Stored data entries
☆ ☆ ☆ ☆ ☆ ☆ ☆
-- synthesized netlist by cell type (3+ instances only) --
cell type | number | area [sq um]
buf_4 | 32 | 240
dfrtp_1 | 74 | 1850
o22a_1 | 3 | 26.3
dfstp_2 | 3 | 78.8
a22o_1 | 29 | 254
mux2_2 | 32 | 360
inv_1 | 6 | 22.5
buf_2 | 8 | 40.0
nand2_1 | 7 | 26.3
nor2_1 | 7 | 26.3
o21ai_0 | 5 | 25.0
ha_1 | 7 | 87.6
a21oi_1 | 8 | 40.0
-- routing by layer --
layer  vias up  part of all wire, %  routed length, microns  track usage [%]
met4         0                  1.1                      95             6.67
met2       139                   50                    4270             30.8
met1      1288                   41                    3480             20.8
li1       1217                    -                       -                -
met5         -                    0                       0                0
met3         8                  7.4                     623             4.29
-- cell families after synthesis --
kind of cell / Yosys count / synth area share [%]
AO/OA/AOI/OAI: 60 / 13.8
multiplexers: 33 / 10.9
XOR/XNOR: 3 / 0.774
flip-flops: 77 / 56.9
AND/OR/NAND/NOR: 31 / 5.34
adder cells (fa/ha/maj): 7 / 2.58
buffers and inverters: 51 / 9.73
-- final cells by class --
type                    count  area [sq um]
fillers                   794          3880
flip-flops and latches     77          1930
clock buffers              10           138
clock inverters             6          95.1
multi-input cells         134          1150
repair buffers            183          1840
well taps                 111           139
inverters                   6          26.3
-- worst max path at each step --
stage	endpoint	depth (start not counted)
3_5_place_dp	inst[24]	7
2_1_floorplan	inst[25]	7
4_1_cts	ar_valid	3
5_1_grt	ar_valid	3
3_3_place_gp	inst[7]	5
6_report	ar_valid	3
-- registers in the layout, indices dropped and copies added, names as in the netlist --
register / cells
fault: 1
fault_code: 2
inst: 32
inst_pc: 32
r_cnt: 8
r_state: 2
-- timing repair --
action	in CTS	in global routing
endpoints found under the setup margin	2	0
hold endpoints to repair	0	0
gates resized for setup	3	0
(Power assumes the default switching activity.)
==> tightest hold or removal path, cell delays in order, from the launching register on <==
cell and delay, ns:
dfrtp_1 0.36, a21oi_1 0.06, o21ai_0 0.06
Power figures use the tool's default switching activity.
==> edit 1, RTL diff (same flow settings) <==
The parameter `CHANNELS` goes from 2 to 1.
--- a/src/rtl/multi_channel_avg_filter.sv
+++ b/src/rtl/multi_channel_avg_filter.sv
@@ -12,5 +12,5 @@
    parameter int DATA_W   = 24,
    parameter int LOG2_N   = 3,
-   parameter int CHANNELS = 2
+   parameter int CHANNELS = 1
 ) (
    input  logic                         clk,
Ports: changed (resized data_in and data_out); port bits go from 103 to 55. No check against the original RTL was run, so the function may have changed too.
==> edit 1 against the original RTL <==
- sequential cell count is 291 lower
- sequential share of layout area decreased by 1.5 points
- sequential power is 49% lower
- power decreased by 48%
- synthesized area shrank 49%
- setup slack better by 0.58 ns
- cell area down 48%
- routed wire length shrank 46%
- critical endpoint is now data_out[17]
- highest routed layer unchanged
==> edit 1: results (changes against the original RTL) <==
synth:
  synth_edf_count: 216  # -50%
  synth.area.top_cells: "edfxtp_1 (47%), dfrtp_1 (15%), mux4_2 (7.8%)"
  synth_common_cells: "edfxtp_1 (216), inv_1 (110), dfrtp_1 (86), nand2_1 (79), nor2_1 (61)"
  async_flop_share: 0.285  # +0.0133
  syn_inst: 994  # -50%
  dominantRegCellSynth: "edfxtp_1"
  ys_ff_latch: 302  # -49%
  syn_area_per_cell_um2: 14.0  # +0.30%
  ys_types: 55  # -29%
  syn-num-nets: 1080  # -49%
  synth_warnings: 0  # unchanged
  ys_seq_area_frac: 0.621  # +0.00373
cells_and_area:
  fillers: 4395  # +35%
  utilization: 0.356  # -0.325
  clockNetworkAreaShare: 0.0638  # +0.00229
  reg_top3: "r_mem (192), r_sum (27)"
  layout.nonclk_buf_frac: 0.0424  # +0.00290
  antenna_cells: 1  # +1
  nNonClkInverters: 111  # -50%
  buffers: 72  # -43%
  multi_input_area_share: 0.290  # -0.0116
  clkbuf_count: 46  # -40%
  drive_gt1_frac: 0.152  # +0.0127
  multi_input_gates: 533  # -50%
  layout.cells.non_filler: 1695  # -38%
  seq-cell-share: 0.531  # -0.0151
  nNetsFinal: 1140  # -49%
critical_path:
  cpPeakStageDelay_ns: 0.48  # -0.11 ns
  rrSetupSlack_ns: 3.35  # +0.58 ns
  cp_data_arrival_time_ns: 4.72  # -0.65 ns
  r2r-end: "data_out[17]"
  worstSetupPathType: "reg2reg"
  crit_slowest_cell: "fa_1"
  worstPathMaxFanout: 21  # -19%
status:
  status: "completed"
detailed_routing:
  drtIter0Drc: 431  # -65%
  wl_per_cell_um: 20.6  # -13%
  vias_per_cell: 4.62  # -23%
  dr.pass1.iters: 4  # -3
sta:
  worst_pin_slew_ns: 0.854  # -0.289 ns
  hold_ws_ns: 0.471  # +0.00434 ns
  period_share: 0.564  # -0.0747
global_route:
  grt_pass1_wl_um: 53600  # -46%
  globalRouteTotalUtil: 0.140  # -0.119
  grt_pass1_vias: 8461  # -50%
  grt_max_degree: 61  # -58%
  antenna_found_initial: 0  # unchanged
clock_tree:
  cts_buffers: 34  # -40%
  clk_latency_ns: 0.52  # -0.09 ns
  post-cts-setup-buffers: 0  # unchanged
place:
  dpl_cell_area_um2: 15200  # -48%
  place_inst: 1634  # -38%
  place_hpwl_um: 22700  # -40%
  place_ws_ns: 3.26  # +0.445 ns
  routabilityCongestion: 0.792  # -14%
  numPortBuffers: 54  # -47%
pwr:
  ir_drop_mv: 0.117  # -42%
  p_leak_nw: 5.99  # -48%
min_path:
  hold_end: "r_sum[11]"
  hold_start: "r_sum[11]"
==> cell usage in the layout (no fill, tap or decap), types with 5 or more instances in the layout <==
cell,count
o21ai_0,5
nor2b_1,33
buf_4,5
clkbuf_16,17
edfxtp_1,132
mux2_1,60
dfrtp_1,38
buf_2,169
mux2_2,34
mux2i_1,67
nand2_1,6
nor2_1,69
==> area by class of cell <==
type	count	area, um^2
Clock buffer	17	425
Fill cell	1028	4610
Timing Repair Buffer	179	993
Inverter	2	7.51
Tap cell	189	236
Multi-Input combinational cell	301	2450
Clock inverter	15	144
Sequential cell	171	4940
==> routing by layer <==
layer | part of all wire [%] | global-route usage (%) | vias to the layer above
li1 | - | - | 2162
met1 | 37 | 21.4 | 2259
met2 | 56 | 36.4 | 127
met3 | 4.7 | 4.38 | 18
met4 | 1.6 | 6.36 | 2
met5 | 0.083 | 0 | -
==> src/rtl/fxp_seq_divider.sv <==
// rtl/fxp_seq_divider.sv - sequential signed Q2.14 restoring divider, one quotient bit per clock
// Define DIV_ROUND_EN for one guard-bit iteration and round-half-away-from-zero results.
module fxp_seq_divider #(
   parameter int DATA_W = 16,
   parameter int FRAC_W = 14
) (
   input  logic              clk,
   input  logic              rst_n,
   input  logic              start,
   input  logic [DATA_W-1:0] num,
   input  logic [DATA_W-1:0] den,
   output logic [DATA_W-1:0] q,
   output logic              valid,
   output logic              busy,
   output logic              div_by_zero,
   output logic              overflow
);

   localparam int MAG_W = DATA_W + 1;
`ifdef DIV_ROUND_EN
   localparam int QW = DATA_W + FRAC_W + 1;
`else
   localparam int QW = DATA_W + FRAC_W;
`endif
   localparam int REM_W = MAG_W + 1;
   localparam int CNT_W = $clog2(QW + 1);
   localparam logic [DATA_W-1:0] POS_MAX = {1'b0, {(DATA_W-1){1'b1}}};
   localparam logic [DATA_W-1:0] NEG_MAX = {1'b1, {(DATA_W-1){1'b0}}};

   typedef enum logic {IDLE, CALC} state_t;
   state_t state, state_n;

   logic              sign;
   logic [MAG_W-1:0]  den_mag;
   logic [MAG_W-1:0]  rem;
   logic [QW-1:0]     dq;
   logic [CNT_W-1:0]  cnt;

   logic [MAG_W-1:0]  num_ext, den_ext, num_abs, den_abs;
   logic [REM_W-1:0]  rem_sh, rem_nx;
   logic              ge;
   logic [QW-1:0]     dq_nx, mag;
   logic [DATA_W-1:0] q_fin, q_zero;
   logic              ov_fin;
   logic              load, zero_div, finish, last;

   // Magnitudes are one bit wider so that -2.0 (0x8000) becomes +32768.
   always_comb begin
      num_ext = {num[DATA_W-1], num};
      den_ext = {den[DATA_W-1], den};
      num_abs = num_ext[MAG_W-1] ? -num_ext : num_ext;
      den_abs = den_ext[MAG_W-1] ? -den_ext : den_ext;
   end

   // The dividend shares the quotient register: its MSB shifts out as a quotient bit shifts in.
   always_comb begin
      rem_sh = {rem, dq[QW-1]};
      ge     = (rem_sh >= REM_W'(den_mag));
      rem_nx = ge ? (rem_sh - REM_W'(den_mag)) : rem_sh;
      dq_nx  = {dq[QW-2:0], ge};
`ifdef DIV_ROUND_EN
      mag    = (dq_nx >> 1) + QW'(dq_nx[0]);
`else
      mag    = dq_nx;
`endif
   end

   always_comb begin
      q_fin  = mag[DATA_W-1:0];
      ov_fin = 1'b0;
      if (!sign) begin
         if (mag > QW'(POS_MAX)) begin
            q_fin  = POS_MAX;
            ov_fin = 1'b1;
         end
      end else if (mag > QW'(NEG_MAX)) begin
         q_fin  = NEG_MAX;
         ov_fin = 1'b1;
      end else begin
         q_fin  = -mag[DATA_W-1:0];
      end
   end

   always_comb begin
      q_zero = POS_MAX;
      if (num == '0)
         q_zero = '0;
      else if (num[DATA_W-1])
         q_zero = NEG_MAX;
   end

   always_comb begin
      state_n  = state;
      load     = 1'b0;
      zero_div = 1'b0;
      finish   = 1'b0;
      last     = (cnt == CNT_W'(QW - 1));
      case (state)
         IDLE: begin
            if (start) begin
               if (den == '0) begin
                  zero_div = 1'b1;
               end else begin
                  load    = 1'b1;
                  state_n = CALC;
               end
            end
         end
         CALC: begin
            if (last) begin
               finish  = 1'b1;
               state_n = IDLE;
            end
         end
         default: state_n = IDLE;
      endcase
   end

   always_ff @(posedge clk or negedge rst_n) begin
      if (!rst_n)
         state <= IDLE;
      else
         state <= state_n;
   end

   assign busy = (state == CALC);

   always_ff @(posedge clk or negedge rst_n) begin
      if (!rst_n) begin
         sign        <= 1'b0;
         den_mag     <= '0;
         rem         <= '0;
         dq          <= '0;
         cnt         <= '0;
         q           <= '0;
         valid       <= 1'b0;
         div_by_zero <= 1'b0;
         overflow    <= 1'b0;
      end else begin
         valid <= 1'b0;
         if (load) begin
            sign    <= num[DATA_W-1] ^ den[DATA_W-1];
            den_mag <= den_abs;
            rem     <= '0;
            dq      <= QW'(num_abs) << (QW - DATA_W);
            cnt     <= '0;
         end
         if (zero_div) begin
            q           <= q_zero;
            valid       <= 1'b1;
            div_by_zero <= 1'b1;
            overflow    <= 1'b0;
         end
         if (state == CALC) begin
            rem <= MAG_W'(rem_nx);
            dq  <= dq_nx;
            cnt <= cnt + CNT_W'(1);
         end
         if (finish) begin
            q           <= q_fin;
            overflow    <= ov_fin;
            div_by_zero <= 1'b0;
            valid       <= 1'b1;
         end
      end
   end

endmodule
☆ ☆ ☆ ☆ ☆ ☆ ☆
(Description of the task) Looking at the data above, return every line from the one with "nor2_1 | 7 | 26.3" down to the one with "multiplexers: 33 / 10.9", exactly and inclusively.

(Task solution)
nor2_1 | 7 | 26.3
o21ai_0 | 5 | 25.0
ha_1 | 7 | 87.6
a21oi_1 | 8 | 40.0
-- routing by layer --
layer  vias up  part of all wire, %  routed length, microns  track usage [%]
met4         0                  1.1                      95             6.67
met2       139                   50                    4270             30.8
met1      1288                   41                    3480             20.8
li1       1217                    -                       -                -
met5         -                    0                       0                0
met3         8                  7.4                     623             4.29
-- cell families after synthesis --
kind of cell / Yosys count / synth area share [%]
AO/OA/AOI/OAI: 60 / 13.8
multiplexers: 33 / 10.9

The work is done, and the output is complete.